- Theatrical release poster
- Directed by: Michael Dowse
- Screenplay by: Gary Scott Thompson; Tom O'Connor;
- Story by: Gary Scott Thompson
- Produced by: Marc Goldberg; Sarah Gabriel; Dave Bautista; Jonathan Mesner; Michael Pruss; Rebecca Feuer; Christian Mercuri; Todd Lundbohm;
- Starring: Dave Bautista; Jack Champion; Sophia Lillis; Tony Dalton; Whitney Peak; Inde Navarrette; Zaire Adams; Kate del Castillo; Bobby Cannavale;
- Cinematography: Matt Flannery
- Edited by: Tim Porter
- Music by: Amanda Yamate; Jack Latham;
- Production companies: Signature; Scott Free; Dogbone; 828 Productions; Capstone Pictures;
- Distributed by: Aura Entertainment (United States); Amazon MGM Studios (United Kingdom);
- Release date: November 14, 2025 (United States);
- Running time: 103 minutes
- Countries: United States; United Kingdom;
- Languages: English; Spanish;

= Trap House (film) =

2025 film by Michael Dowse

Trap House is a 2025 action thriller film directed by Michael Dowse and written by Gary Scott Thompson and Tom O'Connor. Set in El Paso, Texas, the film follows an undercover DEA agent (Dave Bautista) and his colleagues in a game of cat and mouse with their teenage children, who use their parents' tactics and intel to rob a dangerous cartel.

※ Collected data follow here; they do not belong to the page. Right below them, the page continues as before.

**config.mk**
```make
export PLATFORM = sky130hd
export DESIGN_NAME = sbcsm_bank
export DESIGN_NICKNAME = d
export VERILOG_FILES = /design/src/rtl/sbcsm_pkg.sv /design/src/rtl/sbcsm_bank.sv
export VERILOG_INCLUDE_DIRS = /design/src /design/src/rtl
export SDC_FILE = /design/constraint.sdc
export NUM_CORES = 1
export LEC_CHECK = 0
export BUFFER_PORTS_ARGS = -buffer_cell sky130_fd_sc_hd__buf_2
export CAP_MARGIN = 20
export CORE_MARGIN = 1
export CORE_UTILIZATION = 41
export DETAILED_ROUTE_END_ITERATION = 6
export PLACE_DENSITY_LB_ADDON = 0.12
export SLEW_MARGIN = 20
export SYNTH_ARGS = -nofsm -noshare
export SYNTH_HDL_FRONTEND = slang
export SYNTH_SLANG_ARGS = --single-unit
```
**constraint.sdc**
```tcl
create_clock -name clk -period 0.9 [get_ports clk]
set_clock_uncertainty 0.15 [all_clocks]
set_input_delay 0.09 -clock clk [delete_from_list [all_inputs] [get_ports clk]]
set_output_delay 0.09 -clock clk [all_outputs]
set_load 0.02 [all_outputs]
```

The cast includes Jack Champion, Sophia Lillis, Blu del Barrio, Tony Dalton, Whitney Peak, Inde Navarrette, Zaire Adams, Kate del Castillo, and Bobby Cannavale. It was released in the United States on November 14, 2025, by Aura Entertainment.

== Plot ==
A team of agents with the Drug Enforcement Agency (DEA) raids a tunnel used to funnel drugs. The team, led by Agents Ray Seale and Andre Washburn, comes under heavy fire, and an agent is killed.

Ray's son, Cody, belongs to a friend group of high school students who are children of DEA agents. The group includes Jesse, the child of the agent who died. The death leaves Jesse's family in difficult financial circumstances, compelling them to move. Cody is upset that the DEA does not offer better financial help for Jesse's family.

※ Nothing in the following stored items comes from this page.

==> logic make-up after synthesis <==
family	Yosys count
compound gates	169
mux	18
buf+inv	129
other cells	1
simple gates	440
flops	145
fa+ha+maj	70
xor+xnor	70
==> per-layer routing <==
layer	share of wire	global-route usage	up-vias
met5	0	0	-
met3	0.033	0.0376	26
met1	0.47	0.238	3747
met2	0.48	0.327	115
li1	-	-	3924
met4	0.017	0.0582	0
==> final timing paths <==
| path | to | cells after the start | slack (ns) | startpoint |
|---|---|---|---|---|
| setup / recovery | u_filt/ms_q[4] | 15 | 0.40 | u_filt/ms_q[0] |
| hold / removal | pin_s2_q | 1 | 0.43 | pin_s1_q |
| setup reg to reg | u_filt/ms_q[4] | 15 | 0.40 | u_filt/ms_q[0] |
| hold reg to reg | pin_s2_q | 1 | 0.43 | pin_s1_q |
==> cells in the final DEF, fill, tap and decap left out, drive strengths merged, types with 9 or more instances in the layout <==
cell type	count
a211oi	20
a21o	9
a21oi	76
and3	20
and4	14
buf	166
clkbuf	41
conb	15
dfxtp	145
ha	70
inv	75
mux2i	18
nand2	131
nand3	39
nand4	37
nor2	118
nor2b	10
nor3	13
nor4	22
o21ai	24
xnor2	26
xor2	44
## src/hfb_pkg.sv

```systemverilog
package hfb_pkg;

  // ---------------------------------------------------------------
  // timing
  // ---------------------------------------------------------------
  localparam int unsigned CLK_PERIOD_NS         = 100;
  localparam int unsigned MAX_BUS_CLOCK_MHZ     = 133;
  localparam int unsigned RESET_RECOVERY_NS     = 1000;
  localparam int unsigned RESET_RECOVERY_CYCLES = (RESET_RECOVERY_NS + CLK_PERIOD_NS - 1) / CLK_PERIOD_NS;
  localparam logic [3:0]  RECOVERY_LOAD         = 4'(RESET_RECOVERY_CYCLES);
  localparam logic [3:0]  RECOVERY_DONE         = 4'h0;

  // ---------------------------------------------------------------
  // bus widths and reset values
  // ---------------------------------------------------------------
  localparam int unsigned ADDR_WIDTH = 8;
  localparam int unsigned DATA_WIDTH = 8;
  localparam logic [7:0]  READ_FILL  = 8'h00;
  localparam logic [7:0]  REG_RESET  = 8'h00;

  // ---------------------------------------------------------------
  // address regions
  // ---------------------------------------------------------------
  localparam logic [7:0] SYNTH0_FIRST = 8'h00;
  localparam logic [7:0] SYNTH0_LAST  = 8'h1f;
  localparam logic [7:0] SYNTH1_FIRST = 8'h20;
  localparam logic [7:0] SYNTH1_LAST  = 8'h3f;
  localparam logic [7:0] TWIP_FIRST   = 8'h40;
  localparam logic [7:0] TWIP_LAST    = 8'h49;
  localparam logic [7:0] TWIS_FIRST   = 8'h4a;
  localparam logic [7:0] TWIS_LAST    = 8'h53;
  localparam logic [7:0] SPI_FIRST    = 8'h54;
  localparam logic [7:0] SPI_LAST     = 8'h5d;
  localparam logic [7:0] TIMER_FIRST  = 8'h5e;
  localparam logic [7:0] TIMER_LAST   = 8'h6f;
  localparam logic [7:0] NVCS_FIRST   = 8'h70;
  localparam logic [7:0] NVCS_LAST    = 8'h75;
  localparam logic [7:0] IRQSRC_FIRST = 8'h76;
  localparam logic [7:0] IRQSRC_LAST  = 8'h77;
  localparam int unsigned REG_COUNT   = int'(IRQSRC_LAST) + 1;

  // ---------------------------------------------------------------
  // types
  // ---------------------------------------------------------------
  typedef enum logic [8:0] {
    REGION_NONE   = 9'h001,
    REGION_SYNTH0 = 9'h002,
    REGION_SYNTH1 = 9'h004,
    REGION_TWIP   = 9'h008,
    REGION_TWIS   = 9'h010,
    REGION_SPI    = 9'h020,
    REGION_TIMER  = 9'h040,
    REGION_NVCS   = 9'h080,
    REGION_IRQSRC = 9'h100
  } hfb_region_e;

  typedef enum logic [2:0] {
    ST_IDLE = 3'h1,
    ST_ACK  = 3'h2,
    ST_HOLD = 3'h4
  } hfb_state_e;

  typedef struct packed {
    logic       cyc;
    logic       stb;
    logic       we;
    logic [7:0] adr;
    logic [7:0] wdat;
  } hfb_req_s;

  typedef struct packed {
    logic       en;
    logic [7:0] adr;
    logic [7:0] data;
  } hfb_wr_s;

endpackage

```

## src/hfb_region_decode.sv

```systemverilog
`timescale 1ns/100ps
module hfb_region_decode import hfb_pkg::*; (
  input  wire logic        synth1_present_in,
  input  wire logic [7:0]  address_in,
  output hfb_region_e      region_out,
  output logic             valid_out
);

  // ---------------------------------------------------------------
  // region lookup
  // ---------------------------------------------------------------
  function automatic hfb_region_e region_of(input logic [7:0] a, input logic synth1_on);
    hfb_region_e r;
    r = REGION_NONE;
    if (a <= SYNTH0_LAST) begin
      r = REGION_SYNTH0;
    end else if (a >= SYNTH1_FIRST && a <= SYNTH1_LAST) begin
      r = synth1_on ? REGION_SYNTH1 : REGION_NONE;
    end else if (a >= TWIP_FIRST && a <= TWIP_LAST) begin
      r = REGION_TWIP;
    end else if (a >= TWIS_FIRST && a <= TWIS_LAST) begin
      r = REGION_TWIS;
    end else if (a >= SPI_FIRST && a <= SPI_LAST) begin
      r = REGION_SPI;
    end else if (a >= TIMER_FIRST && a <= TIMER_LAST) begin
      r = REGION_TIMER;
    end else if (a >= NVCS_FIRST && a <= NVCS_LAST) begin
      r = REGION_NVCS;
    end else if (a >= IRQSRC_FIRST && a <= IRQSRC_LAST) begin
      r = REGION_IRQSRC;
    end
    return r;
  endfunction

  always_comb begin
    region_out = region_of(address_in, synth1_present_in);
    valid_out  = (region_out != REGION_NONE);
  end

endmodule // hfb_region_decode

```

## src/hfb_reg_store.sv

```systemverilog
`timescale 1ns/100ps
module hfb_reg_store import hfb_pkg::*; (
  input  wire logic        sys_clk_in,
  input  wire logic        rst_n_in,
  input  wire hfb_wr_s     write_in,
  input  wire logic [7:0]  read_address_in,
  output logic [7:0]       read_data_out
);

  logic [7:0] mem [REG_COUNT];

  // ---------------------------------------------------------------
  // byte registers, cleared only at power-on reset
  // ---------------------------------------------------------------
  generate
    for (genvar i = 0; i < REG_COUNT; i++) begin : g_byte
      always_ff @(posedge sys_clk_in or negedge rst_n_in) begin
        if (!rst_n_in) begin
          mem[i] <= REG_RESET;
        end else if (write_in.en && write_in.adr == 8'(i)) begin
          mem[i] <= write_in.data;
        end
      end
    end
  endgenerate

  always_comb begin
    if (read_address_in <= IRQSRC_LAST) begin
      read_data_out = mem[read_address_in[6:0]];
    end else begin
      read_data_out = READ_FILL;
    end
  end

endmodule // hfb_reg_store

```

## src/hfb_wishbone_port.sv

```systemverilog
// Operation
// all logic registers on rising edge of one bus clock, up to 133 MHz
// bus reset is synchronous, aborts transfers, clears only interface logic
// master waits 1 us after bus reset release before next transfer
// bus reset may be held any length; port recovers on release
// cycle-valid and strobe both high are answered with acknowledge
// write-enable low reads, high writes; held steady for the cycle
// 8-bit address picks one register; one byte moves per cycle
// 0x00-0x1F first synth, 0x20-0x3F second synth when present
// fixed byte regions for serial, timer, store and interrupt source
// undefined addresses still get acknowledge; their read data is undefined
// master keeps to defined address regions
// classic single cycles only; no tags, no byte selects
// master drives address, data, write-enable, cycle-valid, strobe together
// write takes at least three edges: setup, decode, completion
// port may add wait states; master holds outputs until acknowledge
// write data captured into register on the acknowledged edge
// master drops strobe on completion; port drops acknowledge in reply
// read takes at least three edges with write-enable low
// read data valid while acknowledge high; master captures it then
// master drops cycle-valid and strobe at once on acknowledge
// user arbiter passes only winning master's signals to the port
// bus clock at least 7.5x two-wire rate, twice serial clock
// one acknowledge per strobe; no repeat until strobe drops and rises
`timescale 1ns/100ps
module hfb_wishbone_port import hfb_pkg::*; #(
  parameter logic SECOND_SYNTH_PRESENT = 1'b1
) (
  input  wire logic        sys_clk_in,
  input  wire logic        rst_n_in,
  input  wire logic        bus_reset_in,
  input  wire logic        cycle_valid_in,
  input  wire logic        strobe_in,
  input  wire logic        write_enable_in,
  input  wire logic [7:0]  register_address_in,
  input  wire logic [7:0]  write_data_in,
  output logic [7:0]       read_data_out,
  output logic             transfer_ack_out,
  output logic [8:0]       region_select_out,
  output logic             bus_ready_out
);

  // ---------------------------------------------------------------
  // request bundle
  // ---------------------------------------------------------------
  hfb_req_s    req;
  hfb_wr_s     wr;
  hfb_state_e  state;
  hfb_state_e  next_state;
  hfb_region_e region;
  logic        region_valid;
  logic        request;
  logic [7:0]  store_rdata;
  logic [7:0]  read_data;
  hfb_region_e region_sel;
  logic [3:0]  recovery;

  always_comb begin
    req.cyc  = cycle_valid_in;
    req.stb  = strobe_in;
    req.we   = write_enable_in;
    req.adr  = register_address_in;
    req.wdat = write_data_in;
    request  = req.cyc && req.stb;
  end

  // ---------------------------------------------------------------
  // address decode and register store
  // ---------------------------------------------------------------
  hfb_region_decode u_decode (
    .synth1_present_in (SECOND_SYNTH_PRESENT),
    .address_in        (req.adr),
    .region_out        (region),
    .valid_out         (region_valid)
  );

  hfb_reg_store u_store (
    .sys_clk_in      (sys_clk_in),
    .rst_n_in        (rst_n_in),
    .write_in        (wr),
    .read_address_in (req.adr),
    .read_data_out   (store_rdata)
  );

  // ---------------------------------------------------------------
  // transfer state machine
  // ---------------------------------------------------------------
  always_comb begin
    next_state = state;
    case (state)
      ST_IDLE: begin
        if (request) begin
          next_state = ST_ACK;
        end
      end
      ST_ACK: begin
        if (request) begin
          next_state = ST_HOLD;
        end else begin
          next_state = ST_IDLE;
        end
      end
      ST_HOLD: begin
        if (!req.stb) begin
          next_state = ST_IDLE;
        end
      end
      default: begin
        next_state = ST_IDLE;
      end
    endcase
  end

  always_ff @(posedge sys_clk_in or negedge rst_n_in) begin
    if (!rst_n_in) begin
      state <= ST_IDLE;
    end else if (bus_reset_in) begin
      state <= ST_IDLE;
    end else begin
      state <= next_state;
    end
  end

  assign transfer_ack_out = (state == ST_ACK);

  hold_entry_a: assert property (
    @(posedge sys_clk_in) disable iff (!rst_n_in || bus_reset_in)
    (transfer_ack_out && request) |=> state == ST_HOLD
  ) else $error("strobe held after acknowledge not parked");

  hold_exit_a: assert property (
    @(posedge sys_clk_in) disable iff (!rst_n_in)
    (state == ST_HOLD && !req.stb) |=> state == ST_IDLE
  ) else $error("dropped strobe did not free the port");

  idle_quiet_a: assert property (
    @(posedge sys_clk_in) disable iff (!rst_n_in)
    (state == ST_IDLE && !request) |=> !transfer_ack_out
  ) else $error("acknowledge without a request");

  // ---------------------------------------------------------------
  // write path
  // ---------------------------------------------------------------
  always_comb begin
    wr.en   = (state == ST_ACK) && request && req.we && region_valid && !bus_reset_in;
    wr.adr  = req.adr;
    wr.data = req.wdat;
  end

  write_guard_a: assert property (
    @(posedge sys_clk_in) disable iff (!rst_n_in)
    (!region_valid || !req.we || bus_reset_in) |-> !wr.en
  ) else $error("store written by a blocked access");

  write_edge_a: assert property (
    @(posedge sys_clk_in) disable iff (!rst_n_in)
    wr.en |-> $past(state == ST_IDLE && request)
  ) else $error("store written without a decode edge");

  // ---------------------------------------------------------------
  // read path
  // ---------------------------------------------------------------
  always_ff @(posedge sys_clk_in or negedge rst_n_in) begin
    if (!rst_n_in) begin
      read_data <= READ_FILL;
    end else if (bus_reset_in) begin
      read_data <= READ_FILL;
    end else if (state == ST_IDLE && request && !req.we) begin
      read_data <= region_valid ? store_rdata : READ_FILL;
    end
  end

  assign read_data_out = read_data;

  read_load_a: assert property (
    @(posedge sys_clk_in) disable iff (!rst_n_in || bus_reset_in)
    (state == ST_IDLE && request && !req.we && region_valid) |=> read_data_out == $past(store_rdata)
  ) else $error("read byte not loaded");

  undef_fill_a: assert property (
    @(posedge sys_clk_in) disable iff (!rst_n_in || bus_reset_in)
    (state == ST_IDLE && request && !req.we && !region_valid) |=> read_data_out == READ_FILL
  ) else $error("undefined read not filled");

  read_hold_a: assert property (
    @(posedge sys_clk_in) disable iff (!rst_n_in || bus_reset_in)
    !(state == ST_IDLE && request && !req.we) |=> $stable(read_data_out)
  ) else $error("read byte changed without a read");

  // ---------------------------------------------------------------
  // region of the last access
  // ---------------------------------------------------------------
  always_ff @(posedge sys_clk_in or negedge rst_n_in) begin
    if (!rst_n_in) begin
      region_sel <= REGION_NONE;
    end else if (bus_reset_in) begin
      region_sel <= REGION_NONE;
    end else if (state == ST_IDLE && request) begin
      region_sel <= region;
    end
  end

  assign region_select_out = region_sel;

  region_load_a: assert property (
    @(posedge sys_clk_in) disable iff (!rst_n_in || bus_reset_in)
    (state == ST_IDLE && request) |=> region_select_out == $past(region)
  ) else $error("region of access not recorded");

  region_hold_a: assert property (
    @(posedge sys_clk_in) disable iff (!rst_n_in || bus_reset_in)
    !(state == ST_IDLE && request) |=> $stable(region_select_out)
  ) else $error("region changed without an access");

  synth1_map_a: assert property (
    @(posedge sys_clk_in) disable iff (!rst_n_in)
    (req.adr >= SYNTH1_FIRST && req.adr <= SYNTH1_LAST) |-> ((region == REGION_SYNTH1) == SECOND_SYNTH_PRESENT)
  ) else $error("second synth region decoded wrongly");

  // ---------------------------------------------------------------
  // recovery window after bus reset
  // ---------------------------------------------------------------
  always_ff @(posedge sys_clk_in or negedge rst_n_in) begin
    if (!rst_n_in) begin
      recovery <= RECOVERY_DONE;
    end else if (bus_reset_in) begin
      recovery <= RECOVERY_LOAD;
    end else if (recovery != RECOVERY_DONE) begin
      recovery <= recovery - 4'h1;
    end
  end

  assign bus_ready_out = !bus_reset_in && (recovery == RECOVERY_DONE);

  reset_busy_a: assert property (
    @(posedge sys_clk_in) disable iff (!rst_n_in)
    bus_reset_in |-> !bus_ready_out
  ) else $error("ready shown during bus reset");

  reset_clear_a: assert property (
    @(posedge sys_clk_in) disable iff (!rst_n_in)
    bus_reset_in |=> read_data_out == READ_FILL && region_select_out == REGION_NONE
  ) else $error("bus reset left interface outputs set");

  recovery_step_a: assert property (
    @(posedge sys_clk_in) disable iff (!rst_n_in || bus_reset_in)
    (recovery != RECOVERY_DONE && !bus_reset_in) |=> recovery == $past(recovery) - 4'h1
  ) else $error("recovery count did not step");

  // ---------------------------------------------------------------
  // checks
  // ---------------------------------------------------------------
  ack_on_strobe_a: assert property (
    @(posedge sys_clk_in) disable iff (!rst_n_in || bus_reset_in)
    (state == ST_IDLE && request) |=> transfer_ack_out
  ) else $error("strobe not acknowledged");

  ack_has_cause_a: assert property (
    @(posedge sys_clk_in) disable iff (!rst_n_in)
    transfer_ack_out |-> $past(request) && !$past(bus_reset_in)
  ) else $error("acknowledge without prior strobe");

  single_ack_a: assert property (
    @(posedge sys_clk_in) disable iff (!rst_n_in)
    transfer_ack_out |=> !transfer_ack_out
  ) else $error("acknowledge repeated");

  hold_no_ack_a: assert property (
    @(posedge sys_clk_in) disable iff (!rst_n_in || bus_reset_in)
    (transfer_ack_out && request) ##1 req.stb [*2] |-> !transfer_ack_out
  ) else $error("acknowledge while strobe held");

  reset_clears_ack_a: assert property (
    @(posedge sys_clk_in) disable iff (!rst_n_in)
    bus_reset_in |=> !transfer_ack_out && state == ST_IDLE
  ) else $error("bus reset left transfer active");

  reset_keeps_regs_a: assert property (
    @(posedge sys_clk_in) disable iff (!rst_n_in)
    (bus_reset_in && $stable(req.adr)) |=> store_rdata == $past(store_rdata) || $changed(req.adr)
  ) else $error("bus reset changed register contents");

  undefined_ack_a: assert property (
    @(posedge sys_clk_in) disable iff (!rst_n_in || bus_reset_in)
    (state == ST_IDLE && request && !region_valid) |=> transfer_ack_out ##1 !transfer_ack_out
  ) else $error("undefined address not acknowledged");

  write_on_ack_a: assert property (
    @(posedge sys_clk_in) disable iff (!rst_n_in)
    wr.en |-> transfer_ack_out && req.we && $past(request)
  ) else $error("write outside acknowledged edge");

  write_lands_a: assert property (
    @(posedge sys_clk_in) disable iff (!rst_n_in || bus_reset_in)
    (wr.en ##2 (request && !req.we && req.adr == $past(req.adr, 2) && state == ST_IDLE))
      |=> read_data_out == $past(req.wdat, 3)
  ) else $error("written byte not read back");

  read_data_valid_a: assert property (
    @(posedge sys_clk_in) disable iff (!rst_n_in)
    (transfer_ack_out && !req.we && $past(region_valid)) |-> read_data_out == $past(store_rdata)
  ) else $error("read data wrong during acknowledge");

  recovery_window_a: assert property (
    @(posedge sys_clk_in) disable iff (!rst_n_in)
    $fell(bus_reset_in) |-> !bus_ready_out [*8] ##1 !bus_ready_out [*2] ##1 bus_ready_out
  ) else $error("recovery window length wrong");

endmodule // hfb_wishbone_port

```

In Mexico, criminal boss Benito Cabrera is angry about the raid on the tunnel. He suspects a rat and orders the killing of one of his men. Cabrera's sister, Natalia, goes to El Paso to manage operations there.

Cody and his friends get the idea to start robbing trap houses because they want the money for Jesse. Using their parents' intel and equipment, including night vision goggles, they pull off the heist but steal less than five hundred dollars. They decide to do it again, robbing a van, stealing much more money, and further upsetting Cabrera. Deni ends up in the hospital with a delayed onset concussion. Cody wants to keep going by robbing another truck, but his friends are hesitant; only Kyle agrees to continue. They manage to steal the truck, which is filled with drugs, but Ray recognizes his son.

Cody's girlfriend, Teresa, comes over to the house with her mom, who is revealed as Natalie. Teresa figures out that Cody stole the truck. Natalie has Deni kidnapped from the hospital. Cody must return the drugs to secure her return. Ray tracks Cody's phone; he and other DEA agents kill Benito and Natalie. Ray makes it look like Cody was kidnapped along with Deni.

Jesse and his family return to the area. The others meet him at his new house for a reunion. As they enter Jesse's house, Teresa quietly views them from a distance. Back in Mexico, Teresa prepares to smother her grandfather due to his medical condition.

==Production==
In April 2024, it was revealed that an action thriller film directed by Michael Dowse and written by Gary Scott Thompson and Tom O'Connor was in development, with Dave Bautista set to star and Jack Champion, Sophia Lillis, Kate del Castillo, Whitney Peak, Tony Dalton, and Bobby Cannavale rounding out the main cast. Inde Navarrette, Zaire Adams and Blu del Barrio also joined the cast. The film was financed and executive produced by Capstone Studios, Signature Entertainment, Creativity Media, and Ashland Hill Media Finance.

===Filming===
Principal photography began on April 1, 2024, and took place in and around Albuquerque, New Mexico.

==Release==
In May 2025, Aura Entertainment acquired Trap House as its maiden release, scheduling it for a wide theatrical release in the United States on November 14, 2025.

== Reception ==
On review aggregator Rotten Tomatoes, the film holds a 52% approval rating based on 21 critics, with an average rating of 5.6/10. Glenn Kenny of RogerEbert.com awarded the film 2 1/2 out of four stars. Kenny found the development of some characters unconvincing, but he wrote that the "narrative moves along at a spanking pace, and the action is staged and shot at a pretty high level". In The Hollywood Reporter, Frank Scheck called the film's premise "absurd", though he praised Bautista's "big-lug charisma".